# [REQUIRED WORK]
Repeat every line of the data verbatim.

# [DATA TO USE]
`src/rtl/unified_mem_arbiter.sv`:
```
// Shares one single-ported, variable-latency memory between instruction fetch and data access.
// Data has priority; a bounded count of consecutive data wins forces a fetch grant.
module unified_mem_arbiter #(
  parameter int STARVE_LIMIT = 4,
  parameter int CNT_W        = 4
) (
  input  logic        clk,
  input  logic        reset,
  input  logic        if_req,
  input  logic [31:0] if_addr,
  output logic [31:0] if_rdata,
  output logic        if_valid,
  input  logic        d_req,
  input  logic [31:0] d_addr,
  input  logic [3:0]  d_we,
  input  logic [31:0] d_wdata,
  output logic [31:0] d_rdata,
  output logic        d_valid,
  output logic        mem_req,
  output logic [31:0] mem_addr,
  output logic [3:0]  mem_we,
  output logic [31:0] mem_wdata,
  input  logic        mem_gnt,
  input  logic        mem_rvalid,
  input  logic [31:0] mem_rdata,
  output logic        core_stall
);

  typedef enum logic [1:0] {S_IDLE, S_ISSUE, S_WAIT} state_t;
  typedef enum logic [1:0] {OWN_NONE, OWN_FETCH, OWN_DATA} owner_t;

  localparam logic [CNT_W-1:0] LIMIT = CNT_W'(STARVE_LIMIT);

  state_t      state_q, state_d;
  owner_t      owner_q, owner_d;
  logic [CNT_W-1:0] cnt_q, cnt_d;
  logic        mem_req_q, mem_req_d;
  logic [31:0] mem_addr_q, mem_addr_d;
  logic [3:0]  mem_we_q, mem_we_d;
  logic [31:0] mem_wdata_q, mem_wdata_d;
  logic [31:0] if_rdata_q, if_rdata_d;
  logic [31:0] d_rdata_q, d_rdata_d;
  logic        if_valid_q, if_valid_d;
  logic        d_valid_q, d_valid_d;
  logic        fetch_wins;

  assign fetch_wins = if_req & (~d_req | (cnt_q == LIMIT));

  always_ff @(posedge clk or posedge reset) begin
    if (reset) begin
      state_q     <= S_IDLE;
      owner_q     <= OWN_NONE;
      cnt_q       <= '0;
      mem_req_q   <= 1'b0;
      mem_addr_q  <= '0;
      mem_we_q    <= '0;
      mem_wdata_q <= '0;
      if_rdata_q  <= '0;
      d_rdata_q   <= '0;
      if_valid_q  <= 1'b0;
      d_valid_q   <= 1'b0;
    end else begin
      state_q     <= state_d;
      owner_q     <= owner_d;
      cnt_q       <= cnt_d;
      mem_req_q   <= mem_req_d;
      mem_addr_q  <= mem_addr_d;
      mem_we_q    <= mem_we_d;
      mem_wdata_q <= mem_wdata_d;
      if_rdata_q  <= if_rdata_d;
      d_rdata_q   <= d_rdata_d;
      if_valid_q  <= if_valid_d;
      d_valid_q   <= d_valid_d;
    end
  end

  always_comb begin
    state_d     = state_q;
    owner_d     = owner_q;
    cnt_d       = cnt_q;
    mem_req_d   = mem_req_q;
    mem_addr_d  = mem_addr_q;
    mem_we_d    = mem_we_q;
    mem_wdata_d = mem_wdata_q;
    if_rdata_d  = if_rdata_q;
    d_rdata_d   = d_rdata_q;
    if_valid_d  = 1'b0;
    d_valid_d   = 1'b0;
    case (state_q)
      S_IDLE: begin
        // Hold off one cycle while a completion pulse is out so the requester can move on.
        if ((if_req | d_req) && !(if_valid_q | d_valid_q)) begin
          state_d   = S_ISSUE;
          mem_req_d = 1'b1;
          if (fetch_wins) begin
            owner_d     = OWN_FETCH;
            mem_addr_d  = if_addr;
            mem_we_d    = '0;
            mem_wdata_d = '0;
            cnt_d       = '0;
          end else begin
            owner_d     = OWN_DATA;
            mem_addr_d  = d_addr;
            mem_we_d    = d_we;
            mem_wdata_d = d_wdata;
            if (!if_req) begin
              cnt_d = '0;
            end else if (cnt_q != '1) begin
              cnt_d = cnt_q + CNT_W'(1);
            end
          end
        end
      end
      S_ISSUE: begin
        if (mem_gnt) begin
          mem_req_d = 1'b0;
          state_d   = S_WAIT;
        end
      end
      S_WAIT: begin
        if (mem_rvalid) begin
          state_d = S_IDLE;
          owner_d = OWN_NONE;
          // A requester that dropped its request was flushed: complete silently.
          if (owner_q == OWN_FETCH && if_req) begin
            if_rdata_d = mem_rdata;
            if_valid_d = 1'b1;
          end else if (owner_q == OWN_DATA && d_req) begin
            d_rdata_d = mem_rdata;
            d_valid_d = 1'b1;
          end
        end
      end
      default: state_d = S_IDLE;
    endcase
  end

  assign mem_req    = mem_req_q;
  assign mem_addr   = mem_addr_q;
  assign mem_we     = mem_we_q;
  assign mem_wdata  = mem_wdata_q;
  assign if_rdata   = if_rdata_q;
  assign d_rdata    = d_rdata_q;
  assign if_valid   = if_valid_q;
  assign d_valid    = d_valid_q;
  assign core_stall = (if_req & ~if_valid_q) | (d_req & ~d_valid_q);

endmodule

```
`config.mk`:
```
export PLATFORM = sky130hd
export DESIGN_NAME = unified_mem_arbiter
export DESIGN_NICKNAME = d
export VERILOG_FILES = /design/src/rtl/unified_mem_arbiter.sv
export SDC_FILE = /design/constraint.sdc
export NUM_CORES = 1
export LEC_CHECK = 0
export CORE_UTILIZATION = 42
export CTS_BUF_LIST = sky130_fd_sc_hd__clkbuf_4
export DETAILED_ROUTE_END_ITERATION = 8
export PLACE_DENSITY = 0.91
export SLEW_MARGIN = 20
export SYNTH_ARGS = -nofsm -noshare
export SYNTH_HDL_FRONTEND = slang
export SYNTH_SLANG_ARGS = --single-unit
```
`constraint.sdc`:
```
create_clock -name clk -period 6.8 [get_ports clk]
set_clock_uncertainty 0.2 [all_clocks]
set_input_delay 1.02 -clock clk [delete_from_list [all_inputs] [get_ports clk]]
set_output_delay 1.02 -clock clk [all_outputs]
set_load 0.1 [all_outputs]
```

# [WRITTEN REPLY]
`src/rtl/unified_mem_arbiter.sv`:
```
// Shares one single-ported, variable-latency memory between instruction fetch and data access.
// Data has priority; a bounded count of consecutive data wins forces a fetch grant.
module unified_mem_arbiter #(
  parameter int STARVE_LIMIT = 4,
  parameter int CNT_W        = 4
) (
  input  logic        clk,
  input  logic        reset,
  input  logic        if_req,
  input  logic [31:0] if_addr,
  output logic [31:0] if_rdata,
  output logic        if_valid,
  input  logic        d_req,
  input  logic [31:0] d_addr,
  input  logic [3:0]  d_we,
  input  logic [31:0] d_wdata,
  output logic [31:0] d_rdata,
  output logic        d_valid,
  output logic        mem_req,
  output logic [31:0] mem_addr,
  output logic [3:0]  mem_we,
  output logic [31:0] mem_wdata,
  input  logic        mem_gnt,
  input  logic        mem_rvalid,
  input  logic [31:0] mem_rdata,
  output logic        core_stall
);

  typedef enum logic [1:0] {S_IDLE, S_ISSUE, S_WAIT} state_t;
  typedef enum logic [1:0] {OWN_NONE, OWN_FETCH, OWN_DATA} owner_t;

  localparam logic [CNT_W-1:0] LIMIT = CNT_W'(STARVE_LIMIT);

  state_t      state_q, state_d;
  owner_t      owner_q, owner_d;
  logic [CNT_W-1:0] cnt_q, cnt_d;
  logic        mem_req_q, mem_req_d;
  logic [31:0] mem_addr_q, mem_addr_d;
  logic [3:0]  mem_we_q, mem_we_d;
  logic [31:0] mem_wdata_q, mem_wdata_d;
  logic [31:0] if_rdata_q, if_rdata_d;
  logic [31:0] d_rdata_q, d_rdata_d;
  logic        if_valid_q, if_valid_d;
  logic        d_valid_q, d_valid_d;
  logic        fetch_wins;

  assign fetch_wins = if_req & (~d_req | (cnt_q == LIMIT));

  always_ff @(posedge clk or posedge reset) begin
    if (reset) begin
      state_q     <= S_IDLE;
      owner_q     <= OWN_NONE;
      cnt_q       <= '0;
      mem_req_q   <= 1'b0;
      mem_addr_q  <= '0;
      mem_we_q    <= '0;
      mem_wdata_q <= '0;
      if_rdata_q  <= '0;
      d_rdata_q   <= '0;
      if_valid_q  <= 1'b0;
      d_valid_q   <= 1'b0;
    end else begin
      state_q     <= state_d;
      owner_q     <= owner_d;
      cnt_q       <= cnt_d;
      mem_req_q   <= mem_req_d;
      mem_addr_q  <= mem_addr_d;
      mem_we_q    <= mem_we_d;
      mem_wdata_q <= mem_wdata_d;
      if_rdata_q  <= if_rdata_d;
      d_rdata_q   <= d_rdata_d;
      if_valid_q  <= if_valid_d;
      d_valid_q   <= d_valid_d;
    end
  end

  always_comb begin
    state_d     = state_q;
    owner_d     = owner_q;
    cnt_d       = cnt_q;
    mem_req_d   = mem_req_q;
    mem_addr_d  = mem_addr_q;
    mem_we_d    = mem_we_q;
    mem_wdata_d = mem_wdata_q;
    if_rdata_d  = if_rdata_q;
    d_rdata_d   = d_rdata_q;
    if_valid_d  = 1'b0;
    d_valid_d   = 1'b0;
    case (state_q)
      S_IDLE: begin
        // Hold off one cycle while a completion pulse is out so the requester can move on.
        if ((if_req | d_req) && !(if_valid_q | d_valid_q)) begin
          state_d   = S_ISSUE;
          mem_req_d = 1'b1;
          if (fetch_wins) begin
            owner_d     = OWN_FETCH;
            mem_addr_d  = if_addr;
            mem_we_d    = '0;
            mem_wdata_d = '0;
            cnt_d       = '0;
          end else begin
            owner_d     = OWN_DATA;
            mem_addr_d  = d_addr;
            mem_we_d    = d_we;
            mem_wdata_d = d_wdata;
            if (!if_req) begin
              cnt_d = '0;
            end else if (cnt_q != '1) begin
              cnt_d = cnt_q + CNT_W'(1);
            end
          end
        end
      end
      S_ISSUE: begin
        if (mem_gnt) begin
          mem_req_d = 1'b0;
          state_d   = S_WAIT;
        end
      end
      S_WAIT: begin
        if (mem_rvalid) begin
          state_d = S_IDLE;
          owner_d = OWN_NONE;
          // A requester that dropped its request was flushed: complete silently.
          if (owner_q == OWN_FETCH && if_req) begin
            if_rdata_d = mem_rdata;
            if_valid_d = 1'b1;
          end else if (owner_q == OWN_DATA && d_req) begin
            d_rdata_d = mem_rdata;
            d_valid_d = 1'b1;
          end
        end
      end
      default: state_d = S_IDLE;
    endcase
  end

  assign mem_req    = mem_req_q;
  assign mem_addr   = mem_addr_q;
  assign mem_we     = mem_we_q;
  assign mem_wdata  = mem_wdata_q;
  assign if_rdata   = if_rdata_q;
  assign d_rdata    = d_rdata_q;
  assign if_valid   = if_valid_q;
  assign d_valid    = d_valid_q;
  assign core_stall = (if_req & ~if_valid_q) | (d_req & ~d_valid_q);

endmodule

```
`config.mk`:
```
export PLATFORM = sky130hd
export DESIGN_NAME = unified_mem_arbiter
export DESIGN_NICKNAME = d
export VERILOG_FILES = /design/src/rtl/unified_mem_arbiter.sv
export SDC_FILE = /design/constraint.sdc
export NUM_CORES = 1
export LEC_CHECK = 0
export CORE_UTILIZATION = 42
export CTS_BUF_LIST = sky130_fd_sc_hd__clkbuf_4
export DETAILED_ROUTE_END_ITERATION = 8
export PLACE_DENSITY = 0.91
export SLEW_MARGIN = 20
export SYNTH_ARGS = -nofsm -noshare
export SYNTH_HDL_FRONTEND = slang
export SYNTH_SLANG_ARGS = --single-unit
```
`constraint.sdc`:
```
create_clock -name clk -period 6.8 [get_ports clk]
set_clock_uncertainty 0.2 [all_clocks]
set_input_delay 1.02 -clock clk [delete_from_list [all_inputs] [get_ports clk]]
set_output_delay 1.02 -clock clk [all_outputs]
set_load 0.1 [all_outputs]
```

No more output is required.